▸ **LISTED RECORDS**:

Source: an optimization exercise on an open RTL-to-GDS flow (aim: a short achievable clock period and few clock cycles). Production flows keep margins and buffers that such runs may drop. In this exercise RTL edits were held to simulation tests only and were not proved equivalent to the original. No activity file was given, so power comes from the tool's default toggle rates.

== south ==
Design processor_gen2, start of the top module:
module processor_gen2 #(
  parameter int DATA_W     = 16,
  parameter int NUM_REGS   = 4,
  parameter int MEM_DEPTH  = 256,
  parameter int APB_ADDR_W = 9,
  parameter int PROG_START = 'h020,
  parameter int INT_VEC    = 'h010,
  localparam int ADDR_W    = $clog2(MEM_DEPTH)
) (
  input  logic              clk,
  input  logic              reset,
  input  logic              init_done,
  input  logic              init_we,
  input  logic [ADDR_W-1:0] init_addr,
  input  logic [DATA_W-1:0] init_data,
  input  logic              irq,
  output logic              irq_ack,
  output logic              halted,
  output logic              illegal,
  output logic                  bus_wr_en,
  output logic [APB_ADDR_W-1:0] bus_wr_addr,
  output logic [DATA_W-1:0]     bus_wr_data,
  input  logic                  bus_wr_done,
  output logic                  bus_rd_en,
  output logic [APB_ADDR_W-1:0] bus_rd_addr,
  input  logic [DATA_W-1:0]     bus_rd_data,
  input  logic                  bus_rd_done
);
Size: ~14000 cells after synthesis, ~4600 flip-flops, roughly 86 I/O pins, about 200000 um2 of cells after synthesis.
Settings: LEC_CHECK=0, CAP_MARGIN=20, CORE_MARGIN=2, CORE_UTILIZATION=35, PLACE_DENSITY=0.5, SETUP_SLACK_MARGIN=5, SLEW_MARGIN=20, TNS_END_PERCENT=100; clock period 10.0 ns.
run.sh (not shown) runs the stock make flow with config.mk's settings and CLKGATE_MAP_FILE= SYNTH_SCRIPT=/design/flow/synth_recipe.tcl, a recipe that flattens the netlist after the stock synthesis.
Testbench counts of south, summed over its fixed seeds: cycles 6,958.
Input-level comparison between west and south:
--- a/flow/design.v
+++ b/flow/design.v
@@ -283,37 +283,37 @@
     r = '0;
     for (int j = 0; j < 6; j++) r = r | (cand_t[j] & {56{t[j]}});
     for (int k = 1; k < 6; k++) r = r | (cand_s[k] & {56{t[6 + k]}});
     after = r;
   endfunction
   logic [55:0] nx_np0, nx_np1, nx_p0, nx_p1, nx_grp;
   assign nx_np0 = after(tl_np0);
   assign nx_np1 = after(tl_np1);
   assign nx_p0  = after(tl_p0);
   assign nx_p1  = after(tl_p1);
   assign nx_grp = pair ? (zn ? nx_p1 : nx_p0) : (zn ? nx_np1 : nx_np0);
-  logic        s_start, s_vec, s_mis, s_saved, s_hold, s_grp;
+  logic        s_start, s_vec, s_mis, s_saved, s_hold, s_grp, adv_nm;
   logic [55:0] nx_oth;
   always_comb begin
+    adv_nm  = f_act && (run ? (!stall && !take && init_done) : (init_done && !init_we));
     s_start = abort;
     s_vec   = !abort && take;
     s_mis   = !abort && !(run && stall) && !take && mis;
-    s_saved = adv && R0;
-    s_grp   = adv && !R0;
-    s_hold  = !(s_start || s_vec || s_mis || adv);
+    s_saved = adv_nm && R0;
+    s_grp   = adv_nm && !R0;
+    s_hold  = !(s_start || s_vec || adv_nm);
     nx_oth  = (pcst(START) & {56{s_start}}) |
               (pcst(VEC)   & {56{s_vec}})   |
-              (pcst(x_t)   & {56{s_mis}})   |
               (pcst(saved) & {56{s_saved}}) |
               (pc_cur      & {56{s_hold}});
-    pc_nx   = s_grp ? nx_grp : nx_oth;
+    pc_nx   = s_mis ? pcst(x_t) : s_grp ? nx_grp : nx_oth;
     ohr     = pc_nx[39:24];
   end
   always_ff @(posedge clk or posedge reset) begin
     if (reset) pc_cur <= PC_START;
     else       pc_cur <= pc_nx;
   end
   always_ff @(posedge clk or posedge reset) begin
     if (reset) begin
       for (int b = 0; b < 16; b++)
         bsel[b] <= (4'(b) >= START[3:0]) ? (16'b1 << START[7:4]) : (16'b1 << 4'(START[7:4] + 4'd1));
     end else begin
### Flow results
- west vs. south: maximum fanout count along the critical path shows a reduction of 3, detailed placer's ending HPWL shows a reduction of about 2.3%.
- Between west and south, the simple-gate share of the synthesized area does not differ in any meaningful way.
- The clock-buffer cell count reported for west is smaller than that of south by 2.
- west vs. south: die area rose by 0.52%; TritonCTS buffer count stayed essentially flat.
- Synthesized instance count grows slightly when moving from south to west.
- In west the number of buffers outside the clock class in the layout turned out about 1.1% lower than in south.
- Diff south and west: maximum VDD drop higher in west
Testbench counts of west, summed over its fixed seeds: cycles 6,958.

========
Starting RTL as in the previous note.
Design processor_gen2, start of the top module:
module processor_gen2 #(
  parameter int DATA_W     = 16,
  parameter int NUM_REGS   = 4,
  parameter int MEM_DEPTH  = 256,
  parameter int APB_ADDR_W = 9,
  parameter int PROG_START = 'h020,
  parameter int INT_VEC    = 'h010,
  localparam int ADDR_W    = $clog2(MEM_DEPTH)
) (
  input  logic              clk,
  input  logic              reset,
  input  logic              init_done,
  input  logic              init_we,
  input  logic [ADDR_W-1:0] init_addr,
  input  logic [DATA_W-1:0] init_data,
  input  logic              irq,
  output logic              irq_ack,
  output logic              halted,
  output logic              illegal,
  output logic                  bus_wr_en,
  output logic [APB_ADDR_W-1:0] bus_wr_addr,
  output logic [DATA_W-1:0]     bus_wr_data,
  input  logic                  bus_wr_done,
  output logic                  bus_rd_en,
  output logic [APB_ADDR_W-1:0] bus_rd_addr,
  input  logic [DATA_W-1:0]     bus_rd_data,
  input  logic                  bus_rd_done
);
  function automatic logic [3:0] oh4(input logic [3:0] idx);
    oh4 = (idx[3:2] == 2'b00) ? (4'b0001 << idx[1:0]) : 4'b0000;
  endfunction
  logic [255:0][15:0] mem;
  logic        run;        
  logic        f_act;      
  logic        in_isr;
  logic        z;
  logic [15:0] regs [4];
  logic [7:0]  pcb;        
  logic [15:0] ohL;        
  logic [15:0] bsel [16];  
  logic [7:0]  saved;      
  logic        x1_add, x1_sub, x1_mov, x1_mvi, x1_ld;
  logic [3:0]  x1_wd;
  ...
Settings: LEC_CHECK=0, CAP_MARGIN=20, CORE_MARGIN=2, CORE_UTILIZATION=40, PLACE_DENSITY=0.6, SETUP_SLACK_MARGIN=5, SLEW_MARGIN=20, TNS_END_PERCENT=100; clock period 10.0 ns.
Testbench counts at the start, summed over its fixed seeds: cycles 6,958.
Then changed:
--- a/flow/design.v
+++ b/flow/design.v
@@ -106,61 +106,55 @@
   endfunction
   logic pr1, pr2, hp1, hp2;
   assign pr1 = pairable(1);
   assign pr2 = pairable(2);
   assign hp1 = H[1] && !BUS[0];
   assign hp2 = H[2] && !BUS[0];
   logic pair, hpair;
   assign pair  = N[0] && (L2[0] ? pr2 : pr1);
   assign hpair = N[0] && (L2[0] ? hp2 : hp1);
   logic zn;
-  function automatic logic [20:0] tail(input logic [4:0] kk, input logic zw, input logic znv);
+  function automatic logic [20:0] tail(input logic [4:0] kk);
     logic [5:0] ut, us;
     logic       pr;
     logic [7:0] pt;
-    logic       tz, ft;
+    logic       tz;
     ut = '0;
     us = '0;
     pr = 1'b0;
     pt = '0;
     for (int k = 0; k < 5; k++) begin
-      tz = kk[k] && Z[k];
-      ft = tz && !(!zw && znv);    
-      ut[k]   = ut[k] | (kk[k] && J[k]) | (tz && !zw && znv);
+      tz = kk[k] && Z[k];          
+      ut[k]   = ut[k] | (kk[k] && J[k]);
       us[k]   = us[k] | (kk[k] && !J[k] && !Z[k]);
-      ut[k+1] = ut[k+1] | (ft && J[k+1]);
-      us[k+1] = us[k+1] | (ft && !J[k+1]);
-      pr      = pr | (tz && zw);
+      ut[k+1] = ut[k+1] | (tz && J[k+1]);
+      us[k+1] = us[k+1] | (tz && !J[k+1]);
+      pr      = pr | tz;
       pt      = pt | (w[k][7:0] & {8{kk[k]}});
     end
     tail = {pt, pr, us, ut};
   endfunction
   logic [4:0] kk_np, kk_p;
   assign kk_np[0] = !N[0];
   assign kk_np[1] = N[0] && !L2[0];
   assign kk_np[2] = N[0] && L2[0];
   assign kk_np[3] = 1'b0;
   assign kk_np[4] = 1'b0;
   assign kk_p[0]  = 1'b0;
   assign kk_p[1]  = 1'b0;
   assign kk_p[2]  = N[0] && !L2[0] && !L2[1];
   assign kk_p[3]  = N[0] && ((!L2[0] && L2[1]) || (L2[0] && !L2[2]));
   assign kk_p[4]  = N[0] && L2[0] && L2[2];
-  logic zw_np, zw_p;
-  assign zw_np = N[0] && ZW[0];
-  assign zw_p  = N[0] && (ZW[0] || (L2[0] ? ZW[2] : ZW[1]));
-  logic [20:0] tl_np0, tl_np1, tl_p0, tl_p1, tl;
-  assign tl_np0 = tail(kk_np, zw_np, 1'b0);
-  assign tl_np1 = tail(kk_np, zw_np, 1'b1);
-  assign tl_p0  = tail(kk_p,  zw_p,  1'b0);
-  assign tl_p1  = tail(kk_p,  zw_p,  1'b1);
-  assign tl     = pair ? (zn ? tl_p1 : tl_p0) : (zn ? tl_np1 : tl_np0);
+  logic [20:0] tl_np, tl_p, tl;
+  assign tl_np = tail(kk_np);
+  assign tl_p  = tail(kk_p);
+  assign tl    = pair ? tl_p : tl_np;
   logic [5:0] use_t;
   logic [5:0] use_s;           
   logic       pred;            
   logic [7:0] pred_t;
   assign use_t  = tl[5:0];
   assign use_s  = tl[11:6];
   assign pred   = tl[12];
   assign pred_t = tl[20:13];
   logic [15:0] A1, B1, A2, B2, r1, r2;
   logic        z1, z2;
@@ -278,26 +272,24 @@
       cand_t[j] = pcst(w[j][7:0]);
       cand_s[j] = pcadd(pc_cur, j);
     end
   function automatic logic [55:0] after(input logic [20:0] t);
     logic [55:0] r;
     r = '0;
     for (int j = 0; j < 6; j++) r = r | (cand_t[j] & {56{t[j]}});
     for (int k = 1; k < 6; k++) r = r | (cand_s[k] & {56{t[6 + k]}});
     after = r;
   endfunction
-  logic [55:0] nx_np0, nx_np1, nx_p0, nx_p1, nx_grp;
-  assign nx_np0 = after(tl_np0);
-  assign nx_np1 = after(tl_np1);
-  assign nx_p0  = after(tl_p0);
-  assign nx_p1  = after(tl_p1);
-  assign nx_grp = pair ? (zn ? nx_p1 : nx_p0) : (zn ? nx_np1 : nx_np0);
+  logic [55:0] nx_np, nx_p, nx_grp;
+  assign nx_np  = after(tl_np);
+  assign nx_p   = after(tl_p);
+  assign nx_grp = pair ? nx_p : nx_np;
   logic        s_start, s_vec, s_mis, s_saved, s_hold, s_grp;
   logic [55:0] nx_oth;
   always_comb begin
     s_start = abort;
     s_vec   = !abort && take;
     s_mis   = !abort && !(run && stall) && !take && mis;
     s_saved = adv && R0;
     s_grp   = adv && !R0;
     s_hold  = !(s_start || s_vec || s_mis || adv);
     nx_oth  = (pcst(START) & {56{s_start}}) |
Result: Die area came out lower by about 3%; total power came out higher by about 2.4%; combinational power came out higher by about 3%; first-iteration DRC count came out lower by about 14%; global-route usage came out lower by 1.9 points.
Testbench counts after the change, summed over its fixed seeds: cycles 7,076.

static timing again, ports no longer ideal:
Ports are ideal in the flow. The routed layouts listed here were re-timed in OpenROAD.
Step 1 (the two cells are an assumption about what drives the block):
set clk [get_ports {clk}]
set_driving_cell -lib_cell sky130_fd_sc_hd__clkbuf_16 $clk
set_driving_cell -lib_cell sky130_fd_sc_hd__buf_2 [delete_from_list [all_inputs] $clk]
Step 2, shift: input delay + t, output delay - t, t = (earliest + latest rising clock arrival at the registers) / 2. This alone moves slack from input paths to output paths.
a / b / c = ideal ports / drivers / drivers and shift; a / b = the first two.
| run | t, ns | slack for setup (ns) | hold WS [ns] | pins driven straight from the clock port |
|---|---|---|---|---|
| south | 1.225 | 4.263 / 4.263 / 3.509 | 0.472 / 0.472 / 0.472 | 1 |
| west | 1.194 | 4.185 / 4.185 / 3.519 | 0.471 / 0.471 / 0.471 | 1 |
| the first run of note 2 | 1.216 | 3.849 / 3.959 / 2.742 | 0.478 / 0.478 / 0.478 | 1 |
| the second run of note 2 | 1.179 | 4.431 / 4.431 / 3.468 | 0.466 / 0.466 / 0.466 | 1 |
After both steps setup and hold are still met in every run listed. For the first run of note 2, which loses most, drivers alone change the setup slack by +0.110 ns; drivers and shift together by -1.107 ns.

▸ **AIM OF THE EXERCISE**: Lines from the one with "set_driving_cell -lib_cell sky130_fd_sc_hd__clkbuf_16" through the last line of the listing above: return these exactly, and nothing else.

▸ **EXERCISE RESPONSE**:
set_driving_cell -lib_cell sky130_fd_sc_hd__clkbuf_16 $clk
set_driving_cell -lib_cell sky130_fd_sc_hd__buf_2 [delete_from_list [all_inputs] $clk]
Step 2, shift: input delay + t, output delay - t, t = (earliest + latest rising clock arrival at the registers) / 2. This alone moves slack from input paths to output paths.
a / b / c = ideal ports / drivers / drivers and shift; a / b = the first two.
| run | t, ns | slack for setup (ns) | hold WS [ns] | pins driven straight from the clock port |
|---|---|---|---|---|
| south | 1.225 | 4.263 / 4.263 / 3.509 | 0.472 / 0.472 / 0.472 | 1 |
| west | 1.194 | 4.185 / 4.185 / 3.519 | 0.471 / 0.471 / 0.471 | 1 |
| the first run of note 2 | 1.216 | 3.849 / 3.959 / 2.742 | 0.478 / 0.478 / 0.478 | 1 |
| the second run of note 2 | 1.179 | 4.431 / 4.431 / 3.468 | 0.466 / 0.466 / 0.466 | 1 |
After both steps setup and hold are still met in every run listed. For the first run of note 2, which loses most, drivers alone change the setup slack by +0.110 ns; drivers and shift together by -1.107 ns.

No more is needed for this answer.